_DESCRIPTION OF THE TASK_: Nothing is needed except the lines below that run from the one with "setup | 7 | 4 |" through the one with "repair | 16 | 15 |", repeated exactly.

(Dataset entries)

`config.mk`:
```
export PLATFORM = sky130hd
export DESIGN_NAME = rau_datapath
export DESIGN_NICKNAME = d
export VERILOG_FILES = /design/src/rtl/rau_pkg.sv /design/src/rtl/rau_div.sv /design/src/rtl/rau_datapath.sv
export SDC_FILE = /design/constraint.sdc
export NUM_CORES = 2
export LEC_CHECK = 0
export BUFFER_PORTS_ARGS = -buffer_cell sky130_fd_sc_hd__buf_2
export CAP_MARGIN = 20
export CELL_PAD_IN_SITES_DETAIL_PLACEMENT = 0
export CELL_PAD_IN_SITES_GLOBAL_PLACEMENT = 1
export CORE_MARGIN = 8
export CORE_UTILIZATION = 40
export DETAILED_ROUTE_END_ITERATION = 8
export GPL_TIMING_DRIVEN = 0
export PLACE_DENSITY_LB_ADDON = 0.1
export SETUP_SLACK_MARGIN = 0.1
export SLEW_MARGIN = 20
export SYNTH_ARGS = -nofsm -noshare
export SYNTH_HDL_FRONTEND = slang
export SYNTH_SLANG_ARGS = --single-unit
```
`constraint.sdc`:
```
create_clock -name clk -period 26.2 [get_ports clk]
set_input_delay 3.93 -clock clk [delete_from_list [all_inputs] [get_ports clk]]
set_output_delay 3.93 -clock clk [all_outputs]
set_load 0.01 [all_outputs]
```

==

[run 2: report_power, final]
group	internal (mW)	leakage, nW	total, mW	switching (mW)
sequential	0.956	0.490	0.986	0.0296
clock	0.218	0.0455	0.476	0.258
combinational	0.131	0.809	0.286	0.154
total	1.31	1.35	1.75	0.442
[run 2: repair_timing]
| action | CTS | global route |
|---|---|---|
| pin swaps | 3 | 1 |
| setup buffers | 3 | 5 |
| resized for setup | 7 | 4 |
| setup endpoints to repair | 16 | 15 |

_THE COMPLETED TASK_:
| resized for setup | 7 | 4 |
| setup endpoints to repair | 16 | 15 |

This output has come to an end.